__DIRECTIONS FOR THIS TASK__
Go line by line through the data and copy those with the word "default".

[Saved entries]
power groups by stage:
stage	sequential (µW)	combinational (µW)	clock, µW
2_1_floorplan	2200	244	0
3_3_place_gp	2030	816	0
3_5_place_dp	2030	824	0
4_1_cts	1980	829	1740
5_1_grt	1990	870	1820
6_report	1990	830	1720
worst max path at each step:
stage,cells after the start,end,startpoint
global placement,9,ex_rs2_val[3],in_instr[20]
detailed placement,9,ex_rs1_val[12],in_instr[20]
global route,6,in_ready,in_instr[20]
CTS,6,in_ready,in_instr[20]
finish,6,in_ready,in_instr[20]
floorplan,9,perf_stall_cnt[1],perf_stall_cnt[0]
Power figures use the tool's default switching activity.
## src/rtl/display_pkg.sv

```systemverilog
// Shared constants for the 4-digit common-anode scanner: active-low segment
// patterns {g,f,e,d,c,b,a} and anode helpers.
package display_pkg;

    localparam int NUM_DIGITS = 4;

    localparam logic [6:0] SEG_BLANK  = 7'b1111111;
    localparam logic [6:0] SEG_DASH   = 7'b0111111;
    localparam logic [3:0] ANODES_OFF = 4'b1111;

    localparam logic [6:0] SEG_0 = 7'b1000000;
    localparam logic [6:0] SEG_1 = 7'b1111001;
    localparam logic [6:0] SEG_2 = 7'b0100100;
    localparam logic [6:0] SEG_3 = 7'b0110000;
    localparam logic [6:0] SEG_4 = 7'b0011001;
    localparam logic [6:0] SEG_5 = 7'b0010010;
    localparam logic [6:0] SEG_6 = 7'b0000010;
    localparam logic [6:0] SEG_7 = 7'b1111000;
    localparam logic [6:0] SEG_8 = 7'b0000000;
    localparam logic [6:0] SEG_9 = 7'b0010000;

    typedef logic [3:0] bcd_t;

    // Active-low one-hot anode pattern for scan position idx (an[0] = units).
    function automatic logic [3:0] anode_select_n(input logic [1:0] idx);
        logic [3:0] onehot;
        onehot      = 4'b0000;
        onehot[idx] = 1'b1;
        return ~onehot;
    endfunction

endpackage

```

## src/rtl/bcd_to_7seg.sv

```systemverilog
// Combinational BCD to active-low 7-segment decoder; codes 10..15 show a dash.
module bcd_to_7seg
    import display_pkg::*;
(
    input  logic [3:0] i_code,
    output logic [6:0] o_seg
);

    always_comb begin
        o_seg = SEG_DASH;
        case (i_code)
            4'd0:    o_seg = SEG_0;
            4'd1:    o_seg = SEG_1;
            4'd2:    o_seg = SEG_2;
            4'd3:    o_seg = SEG_3;
            4'd4:    o_seg = SEG_4;
            4'd5:    o_seg = SEG_5;
            4'd6:    o_seg = SEG_6;
            4'd7:    o_seg = SEG_7;
            4'd8:    o_seg = SEG_8;
            4'd9:    o_seg = SEG_9;
            default: o_seg = SEG_DASH;
        endcase
    end

endmodule

```

## src/rtl/display_scan_7seg.sv

```systemverilog
// Time-multiplexed 4-digit 7-segment driver with frame-coherent snapshots,
// leading-zero blanking, a one-cycle ghost guard per slot and a mode dp.
module display_scan_7seg
    import display_pkg::*;
#(
    parameter int PRESCALE = 50000,
    parameter int CNT_W    = 16
) (
    input  logic       clk,
    input  logic       reset,
    input  logic [3:0] r0,
    input  logic [3:0] r1,
    input  logic [3:0] r2,
    input  logic [3:0] r3,
    input  logic       mode,
    output logic [3:0] an,
    output logic [6:0] seg,
    output logic       dp
);

    logic [CNT_W-1:0] r_cnt;
    logic [1:0]       r_idx;
    bcd_t             r_snap [NUM_DIGITS];
    logic             r_snap_mode;
    logic [3:0]       r_an;
    logic [6:0]       r_seg;
    logic             r_dp;

    bcd_t             w_in [NUM_DIGITS];
    logic             w_tick;
    logic             w_frame_end;
    logic [NUM_DIGITS-1:0] w_zero;
    logic [NUM_DIGITS-1:0] w_blank;
    bcd_t             w_digit;
    logic [6:0]       w_seg_dec;
    logic [6:0]       w_seg_sel;

    assign w_in[0] = r0;
    assign w_in[1] = r1;
    assign w_in[2] = r2;
    assign w_in[3] = r3;

    assign w_tick      = (r_cnt == CNT_W'(PRESCALE - 1));
    assign w_frame_end = w_tick && (r_idx == 2'd3);

    // Prescaler and scan index.
    always_ff @(posedge clk or posedge reset) begin
        if (reset) begin
            r_cnt <= '0;
            r_idx <= 2'd0;
        end else if (w_tick) begin
            r_cnt <= '0;
            r_idx <= r_idx + 2'd1;
        end else begin
            r_cnt <= r_cnt + CNT_W'(1);
        end
    end

    // All digits and mode are captured on the same edge so a frame never mixes values.
    generate
        for (genvar gi = 0; gi < NUM_DIGITS; gi++) begin : g_snap
            always_ff @(posedge clk or posedge reset) begin
                if (reset) begin
                    r_snap[gi] <= '0;
                end else if (w_frame_end) begin
                    r_snap[gi] <= w_in[gi];
                end
            end
            assign w_zero[gi] = (r_snap[gi] == 4'd0);
        end
    endgenerate

    always_ff @(posedge clk or posedge reset) begin
        if (reset) begin
            r_snap_mode <= 1'b0;
        end else if (w_frame_end) begin
            r_snap_mode <= mode;
        end
    end

    // A digit blanks only if it and every digit to its left are zero; codes
    // 10..15 compare non-zero, so they stop blanking naturally.
    assign w_blank[NUM_DIGITS-1] = w_zero[NUM_DIGITS-1];
    generate
        for (genvar gi = 1; gi < NUM_DIGITS - 1; gi++) begin : g_blank
            assign w_blank[gi] = w_zero[gi] && w_blank[gi+1];
        end
    endgenerate
    assign w_blank[0] = 1'b0;

    assign w_digit = r_snap[r_idx];

    bcd_to_7seg u_dec (
        .i_code (w_digit),
        .o_seg  (w_seg_dec)
    );

    assign w_seg_sel = w_blank[r_idx] ? SEG_BLANK : w_seg_dec;

    // Registered outputs; the tick cycle turns all anodes off to hide ghosting.
    always_ff @(posedge clk or posedge reset) begin
        if (reset) begin
            r_an  <= ANODES_OFF;
            r_seg <= SEG_BLANK;
            r_dp  <= 1'b1;
        end else if (w_tick) begin
            r_an  <= ANODES_OFF;
            r_seg <= SEG_BLANK;
            r_dp  <= 1'b1;
        end else begin
            r_an  <= anode_select_n(r_idx);
            r_seg <= w_seg_sel;
            r_dp  <= ~((r_idx == 2'd0) && r_snap_mode);
        end
    end

    assign an  = r_an;
    assign seg = r_seg;
    assign dp  = r_dp;

endmodule
```

## config.mk

```make
export PLATFORM = sky130hd
export DESIGN_NAME = display_scan_7seg
export DESIGN_NICKNAME = d
export VERILOG_FILES = /design/src/rtl/display_pkg.sv /design/src/rtl/bcd_to_7seg.sv /design/src/rtl/display_scan_7seg.sv
export SDC_FILE = /design/constraint.sdc
export NUM_CORES = 1
export LEC_CHECK = 0
export CORE_ASPECT_RATIO = 0.6
export CORE_MARGIN = 2
export CORE_UTILIZATION = 30
export CTS_BUF_LIST = sky130_fd_sc_hd__clkbuf_16
export DETAILED_ROUTE_END_ITERATION = 16
export GPL_TIMING_DRIVEN = 0
export PLACE_DENSITY_LB_ADDON = 0.1
export SKIP_LAST_GASP = 1
export SYNTH_ARGS = -nofsm -noshare
export SYNTH_HDL_FRONTEND = slang
export SYNTH_SLANG_ARGS = --single-unit
```

## constraint.sdc

```tcl
create_clock -name clk -period 2 [get_ports clk]
set_clock_uncertainty 0.1 [all_clocks]
set_input_delay 0.5 -clock clk [delete_from_list [all_inputs] [get_ports clk]]
set_output_delay 0.5 -clock clk [all_outputs]
set_load 0.02 [all_outputs]
```

======== After elaboration in Yosys (flattened, before gate mapping) ========
Memory sizes are Yosys's and may differ from the RTL's.
Index checks and enable logic that the tools add are counted.
operators by class
  mux-type cells .......................... 12
  shift operators ......................... 0
  reductions and logical operators ........ 9
  bitwise gates (word level) .............. 3
  add/subtract/negate cells ............... 2
  multiply operators ...................... 0
  order comparisons ....................... 3
  divide/modulo/power cells ............... 0
  eq/ne operators ......................... 2
operators with widths
  cell                     count
  $add A16 B1 Y16 const B  1
  $eq A16 B16 Y1 const B   1
  $mux W16                 1
  $mux W7                  2
  $logic_not A4 Y1         3
  $mux W4                  3
  $bmux W4 S2              1
  $logic_and A1 B1 Y1      5
  $not A4 Y4               1
  $ge A3 B3 Y1 const B     1
  $lt A2 B3 Y1 const B     1
  $mux W1                  3
  $not A2 Y3               1
  $add A2 B1 Y2 const B    1
  $bmux W1 S2              1
  $demux W1 S2             1
  $eq A2 B2 Y1 const B     1
  $ge A2 B1 Y1 const B     1
  $logic_not A2 Y1         1
  $not A1 Y1               1
word-level totals
  bits in registers ....................... 47
  logic and storage cells ................. 42
  memories kept ........................... 1
  RAM bits ................................ 0
  output and inout bits ................... 12
  ROM bits ................................ 112
  bits in latches ......................... 0
memories
  memory            words  width  rd ports  clocked after memory_dff  wr ports  RTL line           text
  (name not given)  16     7      1         0                         0         bcd_to_7seg.sv:11  case (i_code)

======== Depth between registers and ports, before layout ========
  word-level depth ........................ 7
  depth in mapped cells ................... 7
  depth with buffers taken out ............ 6

======== Modules after synthesis ========
From an unflattened synthesis, not the netlist that was laid out.
second synthesis, totals
  cells, all modules ...................... 189
  area, all modules ....................... 2,319.7 µm²
by module, submodules not included
  module             instances  area each (µm²)  cells each
  display_scan_7seg  1          2,079.5          158
  bcd_to_7seg        1          240.2            31

======== Worst setup path before layout ========
OpenSTA, ideal clock, no wires.
  path type ............................... reg2reg
  start ................................... register r_idx[0]
  end ..................................... register r_seg[4], in the netlist seg[4]
  buffers on the path ..................... 1
  slack ................................... -46 ps
  stages on the path, launching flop included .. 8
  arrival ................................. 1,855 ps
  path through ............................ dfrtp_1 -> buf_2 -> mux4_2 -> inv_1 -> ha_1 -> nor3_1 -> a2111oi_0 -> o21ai_0
between the ends
  longest elaborated chain between the ends .. 7
  elaborated cells between the ends (all ways) .. 9
ends and longest elaborated chain
  item                                         RTL line                  text
  start: declaration                           display_scan_7seg.sv:22   logic [1:0] r_idx;
  start signal: assignment                     display_scan_7seg.sv:53   r_idx <= r_idx + 2'd1;
  $not A2 Y3 (not written as such)             display_scan_7seg.sv:91   assign w_digit = r_snap[r_idx];
  $bmux W4 S2                                  display_scan_7seg.sv:91
  $mux W4 (not written as such) (2 in series)  display_scan_7seg.sv:91
  $mem_v2 Z16 W7                               --
  $mux W7 *                                    display_scan_7seg.sv:98   assign w_seg_sel = w_blank[r_idx] ? SEG_BLANK : w_seg_dec;
  $mux W7 *                                    display_scan_7seg.sv:106  end else if (w_tick) begin
  end signal: assignment                       display_scan_7seg.sv:112  r_seg <= w_seg_sel;
  end: declaration                             display_scan_7seg.sv:26   logic [6:0] r_seg;
Mark *: on every way between the ends. The rest lies on a longest branch, timed or not. The select of a mux whose other input is x is not followed.
A chain may end at the register's enable or synchronous reset.

======== Worst setup path in the final report ========
Ends and elaborated chain as after synthesis.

__WRITTEN REPLY__
Power figures use the tool's default switching activity.
            default: o_seg = SEG_DASH;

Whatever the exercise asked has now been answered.